I think every traveler’s worst nightmare is arriving at a hotel (you know-- the one with gorgeous pictures), only to find a dumpy fleabag.
A dumpy, pre-paid fleabag.
And so, we head to the online reviews.
But, are they legit?
A good review could easily be written by the hotel, while a bad review written by a person with unrealistic expectations. (Like people who expect a fluffy bathrobe and chocolate on 50 bucks a night.)
So I thought I would share my tips for finding and reserving a hotel online.
I’ve planned quite a few group trips, plus my own trips, and I’ve always had great success with hotels.
1. Virtual Tourist
I use Virtual Tourist to get a realistic idea of what an area is like.
If you read through the categories, you can get a pretty
good idea of which neighborhoods to steer clear of, and which to
start looking in.
2. Google Maps
Find the neighborhood you’re looking in Google maps,
search “hotels” within the map area.
This is how I narrow down my choices.
Hotels within 5 minutes walk of subway stations are fair game in my book.
3. Google Reviews
Within Google maps, you can pull up a thumbnail, like below.
I first check to see if the hotel has a website.
It’s 2012, so if a hotel can’t spare the expense to put up a website,
then they probably won’t spare the expense to change the sheets.
4. Hotel Website
I start checking out the hotel’s website before I actually look at reviews.
Be wary of hotel’s with zero pictures of their rooms.
5. Online Reviews
After I’ve picked out some hotels that I like, I start googling the name of the hotel.
I don’t rely solely on reviews from big name websites like Virtual Tourist, Yelp or Trip Advisor,
because I think they are high on the hotelier’s target list for fraudulent reviews.
I try to look at all of them to get a well-rounded opinion.
It’s great to go to blogs or places like Rick Steves’ Graffiti Wall for more traveler reviews.
6. The 1:5 Ratio
I do stay at hotels with negative reviews, but I use a ratio for dealing with this.

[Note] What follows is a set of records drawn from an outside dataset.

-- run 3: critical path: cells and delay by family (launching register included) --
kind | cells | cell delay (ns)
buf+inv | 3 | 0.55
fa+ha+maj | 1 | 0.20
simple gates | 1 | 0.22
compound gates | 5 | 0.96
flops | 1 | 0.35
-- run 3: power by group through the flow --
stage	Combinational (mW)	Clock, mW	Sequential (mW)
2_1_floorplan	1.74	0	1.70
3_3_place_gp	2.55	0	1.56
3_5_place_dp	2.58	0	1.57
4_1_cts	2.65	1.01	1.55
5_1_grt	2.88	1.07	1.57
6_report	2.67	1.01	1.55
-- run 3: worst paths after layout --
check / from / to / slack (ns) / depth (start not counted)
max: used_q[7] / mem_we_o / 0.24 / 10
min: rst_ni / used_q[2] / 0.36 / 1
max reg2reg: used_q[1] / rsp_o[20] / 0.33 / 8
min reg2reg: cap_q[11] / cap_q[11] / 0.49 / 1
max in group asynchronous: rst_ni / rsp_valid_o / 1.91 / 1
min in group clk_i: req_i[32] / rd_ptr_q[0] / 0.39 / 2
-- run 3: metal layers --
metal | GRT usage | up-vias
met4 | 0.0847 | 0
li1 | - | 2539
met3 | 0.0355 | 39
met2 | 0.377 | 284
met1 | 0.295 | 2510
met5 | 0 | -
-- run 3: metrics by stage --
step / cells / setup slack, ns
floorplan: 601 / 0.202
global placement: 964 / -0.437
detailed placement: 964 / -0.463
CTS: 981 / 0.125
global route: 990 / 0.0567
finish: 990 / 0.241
interface mqlf_res_if;
  import mqlf_pkg::*;
  logic              valid;
  logic              ready;
  logic [KEY_W-1:0]  removed_key;
  logic [STAT_W-1:0] status;

  modport source (output valid, removed_key, status, input ready);
  modport sink   (input valid, removed_key, status, output ready);
endinterface
`default_nettype wire

File: src/design/mqlf_front.sv
// Front end: accepts command beats, checks the queue index, buffers two deep.
`default_nettype none
module mqlf_front #(
  parameter int NUM_QUEUES = 10
) (
  input  wire logic           clk,
  input  wire logic           rst,
  mqlf_cmd_if.sink            cmd,
  output mqlf_pkg::cmd_t      link_cmd,
  output logic                link_valid,
  input  wire logic           link_ready
);
  import mqlf_pkg::*;

  cmd_t       slot [2];
  logic       wr_ptr;
  logic       rd_ptr;
  logic [1:0] count;
  logic       push;
  logic       pop;
  cmd_t       in_cmd;

  always_comb begin
    in_cmd.op          = cmd.operation;
    in_cmd.queue_index = cmd.queue_index;
    in_cmd.data_key    = cmd.data_key;
    in_cmd.q_ok        = 32'(cmd.queue_index) < 32'(NUM_QUEUES);
  end

  assign cmd.ready  = (count != 2'd2);
  assign link_valid = (count != 2'd0);
  assign link_cmd   = slot[rd_ptr];
  assign push       = cmd.valid && cmd.ready;
  assign pop        = link_valid && link_ready;

  always_ff @(posedge clk) begin
    if (push) begin
      slot[wr_ptr] <= in_cmd;
    end
  end

  always_ff @(posedge clk) begin
    if (rst) begin
      wr_ptr <= 1'b0;
      rd_ptr <= 1'b0;
      count  <= 2'd0;
    end else begin
      if (push) begin
        wr_ptr <= ~wr_ptr;
      end
      if (pop) begin
        rd_ptr <= ~rd_ptr;
      end
      count <= count + {1'b0, push} - {1'b0, pop};
    end
  end

endmodule
`default_nettype wire

File: src/design/mqlf_engine.sv
// Back end: pointer tables, shared entry pool, free chain and result register.
`default_nettype none
module mqlf_engine #(
  parameter int NUM_QUEUES   = 10,
  parameter int POOL_ENTRIES = 64
) (
  input  wire logic           clk,
  input  wire logic           rst,
  input  wire mqlf_pkg::cmd_t link_cmd,
  input  wire logic           link_valid,
  output logic                link_ready,
  mqlf_res_if.source          res
);
  import mqlf_pkg::*;

  localparam int PW  = $clog2(POOL_ENTRIES);
  localparam int CW  = $clog2(POOL_ENTRIES + 1);
  localparam int QW  = (NUM_QUEUES > 1) ? $clog2(NUM_QUEUES) : 1;
  localparam int QIW = (QW > QIDX_W) ? QW : QIDX_W;
  localparam logic [PW-1:0] LAST_ENTRY = PW'(POOL_ENTRIES - 1);

  localparam logic [1:0] S_IDLE  = 2'd0;
  localparam logic [1:0] S_FETCH = 2'd1;
  localparam logic [1:0] S_LINK  = 2'd2;

  logic [KEY_W-1:0] key_mem  [POOL_ENTRIES];
  logic [PW-1:0]    next_mem [POOL_ENTRIES];
  logic [PW-1:0]    head_mem [NUM_QUEUES];
  logic [PW-1:0]    tail_mem [NUM_QUEUES];

  logic [KEY_W-1:0] key_rd;
  logic [PW-1:0]    next_rd;
  logic [PW-1:0]    head_rd;
  logic [PW-1:0]    tail_rd;

  logic [1:0]            state;
  cmd_t                  cur;
  logic [PW-1:0]         free_head;
  logic [CW-1:0]         free_count;
  logic [CW-1:0]         fill;      // entries at or above this were never allocated
  logic [NUM_QUEUES-1:0] nonempty;
  logic                  res_valid;
  logic [KEY_W-1:0]      res_key;
  logic [STAT_W-1:0]     res_status;

  logic [QIW-1:0] in_q_ext;
  logic [QIW-1:0] cur_q_ext;
  logic [QW-1:0]  in_q;
  logic [QW-1:0]  cur_q;
  logic [QW-1:0]  q_addr;
  logic [PW-1:0]  next_raddr;
  logic           take;
  logic           in_err;
  logic           untouched;
  logic [PW-1:0]  alloc_next;
  logic           do_append;
  logic           do_remove;
  logic           next_we;
  logic [PW-1:0]  next_waddr;
  logic [PW-1:0]  next_wdata;
  logic           res_load;

  assign in_q_ext  = QIW'(link_cmd.queue_index);
  assign cur_q_ext = QIW'(cur.queue_index);
  assign in_q      = in_q_ext[QW-1:0];
  assign cur_q     = cur_q_ext[QW-1:0];

  assign take       = (state == S_IDLE) && link_valid && (!res_valid || res.ready);
  assign link_ready = take;

  always_comb begin
    if (!link_cmd.q_ok) begin
      in_err = 1'b1;
    end else if (link_cmd.op == OP_APPEND) begin
      in_err = (free_count == '0);
    end else begin
      in_err = !nonempty[in_q];
    end
  end

  // Entries at or above the high-water mark take the implied link i -> i+1 (the last links to 0).
  assign untouched  = (CW'(free_head) >= fill);
  always_comb begin
    if (!untouched) begin
      alloc_next = next_rd;
    end else if (free_head == LAST_ENTRY) begin
      alloc_next = '0;
    end else begin
      alloc_next = free_head + PW'(1);
    end
  end

  assign do_append  = (state == S_FETCH) && (cur.op == OP_APPEND);
  assign do_remove  = (state == S_LINK);
  assign q_addr     = (state == S_IDLE) ? in_q : cur_q;
  assign next_raddr = (state == S_IDLE) ? free_head : head_rd;

  assign next_we    = (do_append && nonempty[cur_q]) || do_remove;
  assign next_waddr = do_remove ? head_rd : tail_rd;
  assign next_wdata = do_remove ? free_head : free_head;

  assign res_load   = (take && in_err) || do_append || do_remove;

  // Pool and pointer tables; reads are registered every cycle.
  always_ff @(posedge clk) begin
    head_rd <= head_mem[q_addr];
    tail_rd <= tail_mem[q_addr];
    next_rd <= next_mem[next_raddr];
    key_rd  <= key_mem[head_rd];
    if (do_append) begin
      key_mem[free_head] <= cur.data_key;
      tail_mem[cur_q]    <= free_head;
      if (!nonempty[cur_q]) begin
        head_mem[cur_q] <= free_head;
      end
    end
    if (do_remove && (head_rd != tail_rd)) begin
      head_mem[cur_q] <= next_rd;
    end
    if (next_we) begin
      next_mem[next_waddr] <= next_wdata;
    end
  end

  always_ff @(posedge clk) begin
    if (take) begin
      cur <= link_cmd;
    end
  end

  always_ff @(posedge clk) begin
    if (rst) begin
      state      <= S_IDLE;
      free_head  <= '0;
      free_count <= CW'(POOL_ENTRIES);
      fill       <= '0;
      nonempty   <= '0;
      res_valid  <= 1'b0;
      res_key    <= '0;
      res_status <= ST_OK;
    end else begin
      if (res_load) begin
        res_valid <= 1'b1;
      end else if (res_valid && res.ready) begin
        res_valid <= 1'b0;
      end
      unique case (state)
        S_IDLE: begin
          if (take) begin
            if (in_err) begin
              res_key    <= '0;
              res_status <= (link_cmd.op == OP_APPEND) ? ST_FULL : ST_EMPTY;
            end else begin
              state <= S_FETCH;
            end
          end
        end
        S_FETCH: begin
          if (cur.op == OP_APPEND) begin
            free_head       <= alloc_next;
            free_count      <= free_count - CW'(1);
            nonempty[cur_q] <= 1'b1;
            if (untouched) begin
              fill <= fill + CW'(1);
            end
            res_key    <= '0;
            res_status <= ST_OK;
            state      <= S_IDLE;
          end else begin
            state <= S_LINK;
          end
        end
        S_LINK: begin
          if (head_rd == tail_rd) begin
            nonempty[cur_q] <= 1'b0;
          end
          free_head  <= head_rd;
          free_count <= free_count + CW'(1);
          res_key    <= key_rd;
          res_status <= ST_OK;
          state      <= S_IDLE;
        end
        default: begin
          state <= S_IDLE;
        end
      endcase
    end
  end

  assign res.valid       = res_valid;
  assign res.removed_key = res_key;
  assign res.status      = res_status;

endmodule
`default_nettype wire

File: src/design/multi_queue_linked_fifo.sv
// Several FIFO queues of byte keys sharing one pool of linked entries. Each
// command beat appends a key to a queue or removes its oldest key, and gives
// exactly one result beat with the removed key and a status (ok, removal from
// an empty queue, or pool full on append; an index past the last queue counts
// as an empty queue with no room). A rejected command changes nothing. A
// two-deep command buffer decouples the input from the engine, and a result
// register holds the answer while the next command is taken in. The engine
// handles one command at a time: an error is answered from the idle state,
// an append passes through a fetch state and a removal through fetch and link
// states, since the reads of the queue pointer tables are registered and are
// followed by the read of the head entry in the pool. No clearing pass is
// needed after reset: a high-water mark stands in for the initial free chain.
`default_nettype none
module multi_queue_linked_fifo #(
  parameter int NUM_QUEUES   = 10,
  parameter int POOL_ENTRIES = 64
) (
  input  wire logic  clk,
  input  wire logic  rst,
  mqlf_cmd_if.sink   cmd,
  mqlf_res_if.source res
);
  import mqlf_pkg::*;

  cmd_t link_cmd;
  logic link_valid;
  logic link_ready;

  mqlf_front #(
    .NUM_QUEUES (NUM_QUEUES)
  ) u_front (
    .clk        (clk),
    .rst        (rst),
    .cmd        (cmd),
    .link_cmd   (link_cmd),
    .link_valid (link_valid),
    .link_ready (link_ready)
  );

  mqlf_engine #(
    .NUM_QUEUES   (NUM_QUEUES),
    .POOL_ENTRIES (POOL_ENTRIES)
  ) u_engine (
    .clk        (clk),
    .rst        (rst),
    .link_cmd   (link_cmd),
    .link_valid (link_valid),
    .link_ready (link_ready),
    .res        (res)
  );

  // A result still waiting on the sink holds the engine off.
  a_hold_on_stall: assert property (@(posedge clk) disable iff (rst)
    res.valid && !res.ready |-> !link_ready)
    else $error("engine took a command while its result was waiting");

  // A bad queue index is answered in the next cycle with the matching error.
  a_bad_index: assert property (@(posedge clk) disable iff (rst)
    link_valid && link_ready && !link_cmd.q_ok |=> res.valid &&
      (($past(link_cmd.op) == OP_APPEND && res.status == ST_FULL) ||
       ($past(link_cmd.op) == OP_REMOVE && res.status == ST_EMPTY)))
    else $error("bad queue index not rejected");

  // Failed commands carry a zero key.
  a_err_key_zero: assert property (@(posedge clk) disable iff (rst)
    res.valid && res.status != ST_OK |-> res.removed_key == '0)
    else $error("nonzero key on error result");

endmodule
`default_nettype wire
File: src/flat_wrapper.sv
// flat-port wrapper written by rule: the top's interface ports become plain ports
module multi_queue_linked_fifo_flat import mqlf_pkg::*;
#(
  parameter int NUM_QUEUES   = 10,
  parameter int POOL_ENTRIES = 64
)
  (clk, rst, cmd_valid, cmd_operation, cmd_queue_index, cmd_data_key, cmd_ready, res_valid, res_removed_key, res_status, res_ready);
  mqlf_cmd_if cmd_i ();
  mqlf_res_if res_i ();
  input  wire logic clk;
  input  wire logic rst;
  input wire logic [$bits(cmd_i.valid)-1:0] cmd_valid;
  input wire logic [$bits(cmd_i.operation)-1:0] cmd_operation;
  input wire logic [$bits(cmd_i.queue_index)-1:0] cmd_queue_index;
  input wire logic [$bits(cmd_i.data_key)-1:0] cmd_data_key;
  output wire logic [$bits(cmd_i.ready)-1:0] cmd_ready;
  output wire logic [$bits(res_i.valid)-1:0] res_valid;
  output wire logic [$bits(res_i.removed_key)-1:0] res_removed_key;
  output wire logic [$bits(res_i.status)-1:0] res_status;
  input wire logic [$bits(res_i.ready)-1:0] res_ready;
  assign cmd_i.valid = cmd_valid;
  assign cmd_i.operation = cmd_operation;
  assign cmd_i.queue_index = cmd_queue_index;
  assign cmd_i.data_key = cmd_data_key;
  assign cmd_ready = cmd_i.ready;
  assign res_valid = res_i.valid;
  assign res_removed_key = res_i.removed_key;
  assign res_status = res_i.status;
  assign res_i.ready = res_ready;
  multi_queue_linked_fifo #(.NUM_QUEUES(NUM_QUEUES), .POOL_ENTRIES(POOL_ENTRIES)) u_core (.clk(clk), .rst(rst), .cmd(cmd_i), .res(res_i));
endmodule
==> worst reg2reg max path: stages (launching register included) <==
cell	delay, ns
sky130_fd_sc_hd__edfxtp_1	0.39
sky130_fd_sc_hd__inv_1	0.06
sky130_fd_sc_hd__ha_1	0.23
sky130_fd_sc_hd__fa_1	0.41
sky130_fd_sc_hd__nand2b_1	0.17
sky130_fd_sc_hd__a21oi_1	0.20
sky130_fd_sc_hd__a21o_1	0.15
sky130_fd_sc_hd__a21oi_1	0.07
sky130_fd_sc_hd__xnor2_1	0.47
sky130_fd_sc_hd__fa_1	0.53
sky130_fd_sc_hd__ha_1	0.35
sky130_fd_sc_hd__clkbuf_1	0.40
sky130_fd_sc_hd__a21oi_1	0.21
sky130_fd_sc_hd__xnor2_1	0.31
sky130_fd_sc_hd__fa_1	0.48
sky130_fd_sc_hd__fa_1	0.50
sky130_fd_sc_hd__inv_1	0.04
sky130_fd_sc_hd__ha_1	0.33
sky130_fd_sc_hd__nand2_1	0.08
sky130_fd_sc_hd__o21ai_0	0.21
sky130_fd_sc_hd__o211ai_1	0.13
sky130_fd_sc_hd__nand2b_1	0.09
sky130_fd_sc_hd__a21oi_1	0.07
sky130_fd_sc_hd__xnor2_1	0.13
[src/sv/qfw_pkg.sv]
// ----------------------------------------------------------------------------
// qfw_pkg
// Shared constants, command and status types and helper functions of the
// quad face warpage block.
// ----------------------------------------------------------------------------
package qfw_pkg;

   localparam int COORD_BITS_DEF = 24;
   localparam int FRAC_BITS_DEF  = 16;
   localparam int RES_INT        = 4;

   localparam int DIFF_TOP  = 20;
   localparam int NORM_TOP  = 30;
   localparam int DIST_FRAC = 11;

   localparam int WIDE_W  = 64;
   localparam int OP_W    = 32;
   localparam int ROOT_W  = WIDE_W / 2;
   localparam int DEN_W   = 32;
   localparam int LEAD_W  = 7;
   localparam int NRAW_W  = 2 * (DIFF_TOP + 1) + 1;
   localparam int NUM_E   = 9;
   localparam int OPIX_W  = 4;
   localparam int STEP_W  = 4;
   localparam int POS_W   = 2;
   localparam int DST_W   = 3;

   localparam logic [POS_W-1:0]  POS_LAST         = 2'd3;
   localparam logic [STEP_W-1:0] STEP_NORMAL_LAST = 4'd5;
   localparam logic [STEP_W-1:0] STEP_LAST        = 4'd14;

   // accumulator destinations
   localparam logic [DST_W-1:0] DST_NONE = 3'd0;
   localparam logic [DST_W-1:0] DST_N0   = 3'd1;
   localparam logic [DST_W-1:0] DST_N1   = 3'd2;
   localparam logic [DST_W-1:0] DST_N2   = 3'd3;
   localparam logic [DST_W-1:0] DST_NN   = 3'd4;
   localparam logic [DST_W-1:0] DST_GG   = 3'd5;
   localparam logic [DST_W-1:0] DST_DOT  = 3'd6;

   // operand codes: edge terms 0..8, normal terms 9..11
   localparam logic [OPIX_W-1:0] OP_E0 = 4'd0;
   localparam logic [OPIX_W-1:0] OP_E1 = 4'd1;
   localparam logic [OPIX_W-1:0] OP_E2 = 4'd2;
   localparam logic [OPIX_W-1:0] OP_E3 = 4'd3;
   localparam logic [OPIX_W-1:0] OP_E4 = 4'd4;
   localparam logic [OPIX_W-1:0] OP_E5 = 4'd5;
   localparam logic [OPIX_W-1:0] OP_E6 = 4'd6;
   localparam logic [OPIX_W-1:0] OP_E7 = 4'd7;
   localparam logic [OPIX_W-1:0] OP_E8 = 4'd8;
   localparam logic [OPIX_W-1:0] OP_N0 = 4'd9;
   localparam logic [OPIX_W-1:0] OP_N1 = 4'd10;
   localparam logic [OPIX_W-1:0] OP_N2 = 4'd11;

   typedef struct packed {
      logic [OPIX_W-1:0] opa;
      logic [OPIX_W-1:0] opb;
      logic              neg;
      logic              first;
      logic [DST_W-1:0]  dest;
   } step_type;

   typedef struct packed {
      logic              load_corner;
      logic [POS_W-1:0]  corner;
      logic              load_last;
      logic              diff;
      logic              lead_e;
      logic              scale_e;
      logic              mul_issue;
      logic              mul_acc;
      logic [STEP_W-1:0] step;
      logic              lead_n;
      logic              scale_n;
      logic              root_start;
      logic              div_start;
      logic              sel;
      logic              latch_nlen;
      logic              latch_glen;
      logic              latch_dist;
      logic              latch_w;
      logic              zero_w;
      logic              update_max;
      logic              emit;
   } cmd_type;

   typedef struct packed {
      logic e_zero;
      logic n_zero;
      logic len_zero;
      logic root_busy;
      logic div_busy;
   } stat_type;

   function automatic step_type step_info(input logic [STEP_W-1:0] s);
      step_type r;
      r = '{opa: OP_E0, opb: OP_E0, neg: 1'b0, first: 1'b0, dest: DST_NONE};
      case (s)
         4'd0:  r = '{opa: OP_E1, opb: OP_E5, neg: 1'b0, first: 1'b1, dest: DST_NONE};
         4'd1:  r = '{opa: OP_E2, opb: OP_E4, neg: 1'b1, first: 1'b0, dest: DST_N0};
         4'd2:  r = '{opa: OP_E2, opb: OP_E3, neg: 1'b0, first: 1'b1, dest: DST_NONE};
         4'd3:  r = '{opa: OP_E0, opb: OP_E5, neg: 1'b1, first: 1'b0, dest: DST_N1};
         4'd4:  r = '{opa: OP_E0, opb: OP_E4, neg: 1'b0, first: 1'b1, dest: DST_NONE};
         4'd5:  r = '{opa: OP_E1, opb: OP_E3, neg: 1'b1, first: 1'b0, dest: DST_N2};
         4'd6:  r = '{opa: OP_N0, opb: OP_N0, neg: 1'b0, first: 1'b1, dest: DST_NONE};
         4'd7:  r = '{opa: OP_N1, opb: OP_N1, neg: 1'b0, first: 1'b0, dest: DST_NONE};
         4'd8:  r = '{opa: OP_N2, opb: OP_N2, neg: 1'b0, first: 1'b0, dest: DST_NN};
         4'd9:  r = '{opa: OP_E3, opb: OP_E3, neg: 1'b0, first: 1'b1, dest: DST_NONE};
         4'd10: r = '{opa: OP_E4, opb: OP_E4, neg: 1'b0, first: 1'b0, dest: DST_NONE};
         4'd11: r = '{opa: OP_E5, opb: OP_E5, neg: 1'b0, first: 1'b0, dest: DST_GG};
         4'd12: r = '{opa: OP_E6, opb: OP_N0, neg: 1'b0, first: 1'b1, dest: DST_NONE};
         4'd13: r = '{opa: OP_E7, opb: OP_N1, neg: 1'b0, first: 1'b0, dest: DST_NONE};
         4'd14: r = '{opa: OP_E8, opb: OP_N2, neg: 1'b0, first: 1'b0, dest: DST_DOT};
         default: r = '{opa: OP_E0, opb: OP_E0, neg: 1'b0, first: 1'b1, dest: DST_NONE};
      endcase
      return r;
   endfunction

   function automatic logic [WIDE_W-1:0] mag64(input logic signed [WIDE_W-1:0] v);
      logic [WIDE_W-1:0] r;
      r = v[WIDE_W-1] ? WIDE_W'(-v) : WIDE_W'(v);
      return r;
   endfunction

   function automatic logic [LEAD_W-1:0] lead_pos(input logic [WIDE_W-1:0] v);
      logic [LEAD_W-1:0] p;
      p = '0;
      for (int i = 0; i < WIDE_W; i++) begin
         if (v[i]) begin
            p = LEAD_W'(i);
         end
      end
      return p;
   endfunction

   // power-of-two scaling, right shifts truncate toward zero
   function automatic logic signed [WIDE_W-1:0] scale_pow2(
      input logic signed [WIDE_W-1:0] v,
      input logic [LEAD_W-1:0]        p,
      input logic [LEAD_W-1:0]        top
   );
      logic [LEAD_W-1:0]        s;
      logic [WIDE_W-1:0]        m;
      logic signed [WIDE_W-1:0] r;
      m = mag64(v);
      if (p > top - 1'b1) begin
         s = p - (top - 1'b1);
         m = m >> s;
         r = v[WIDE_W-1] ? -$signed(m) : $signed(m);
      end else begin
         s = (top - 1'b1) - p;
         r = v <<< s;
      end
      return r;
   endfunction

endpackage
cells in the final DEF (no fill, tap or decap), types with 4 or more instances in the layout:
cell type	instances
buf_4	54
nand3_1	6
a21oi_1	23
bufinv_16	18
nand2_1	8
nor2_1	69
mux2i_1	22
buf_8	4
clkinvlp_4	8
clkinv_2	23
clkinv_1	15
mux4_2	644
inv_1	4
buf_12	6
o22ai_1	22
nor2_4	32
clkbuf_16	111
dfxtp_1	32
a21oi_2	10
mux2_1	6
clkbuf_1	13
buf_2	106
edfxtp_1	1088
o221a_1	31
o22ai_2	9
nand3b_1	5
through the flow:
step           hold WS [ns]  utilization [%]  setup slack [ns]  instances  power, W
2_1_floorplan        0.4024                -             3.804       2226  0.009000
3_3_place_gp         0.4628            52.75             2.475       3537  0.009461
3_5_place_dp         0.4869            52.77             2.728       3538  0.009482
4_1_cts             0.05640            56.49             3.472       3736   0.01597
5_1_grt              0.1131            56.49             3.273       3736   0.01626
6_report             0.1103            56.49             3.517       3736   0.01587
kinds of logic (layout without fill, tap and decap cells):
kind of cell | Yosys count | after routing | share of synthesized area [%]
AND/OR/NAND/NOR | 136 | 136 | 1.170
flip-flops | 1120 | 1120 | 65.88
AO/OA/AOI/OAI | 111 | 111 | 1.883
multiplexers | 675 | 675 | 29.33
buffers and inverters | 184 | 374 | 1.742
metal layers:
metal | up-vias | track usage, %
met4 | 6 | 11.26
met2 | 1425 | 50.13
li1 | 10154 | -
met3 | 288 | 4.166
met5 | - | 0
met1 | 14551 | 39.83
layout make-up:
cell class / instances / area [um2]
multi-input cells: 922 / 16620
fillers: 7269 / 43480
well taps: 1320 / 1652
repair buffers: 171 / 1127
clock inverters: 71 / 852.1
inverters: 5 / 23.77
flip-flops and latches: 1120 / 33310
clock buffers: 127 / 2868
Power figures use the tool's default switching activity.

For every bad review, there have to be at least 5 good reviews
7. Separate the good from the bad
I might have missed out on some wonderful hotels had I paid attention to inconsequential things like
water pressure, no elevator, or “lumpy bed” reviews.
You have to give them some slack, especially with historic hotels.
8. Take a Walk
This final step is the most important in my opinion.
Take a walk around the hotel on Google Maps.
Check out the hotel and its neighbors, and you never know what else you might see:
These few steps have never failed me! We have stayed in some beautiful and fascinating places, and all on a budget!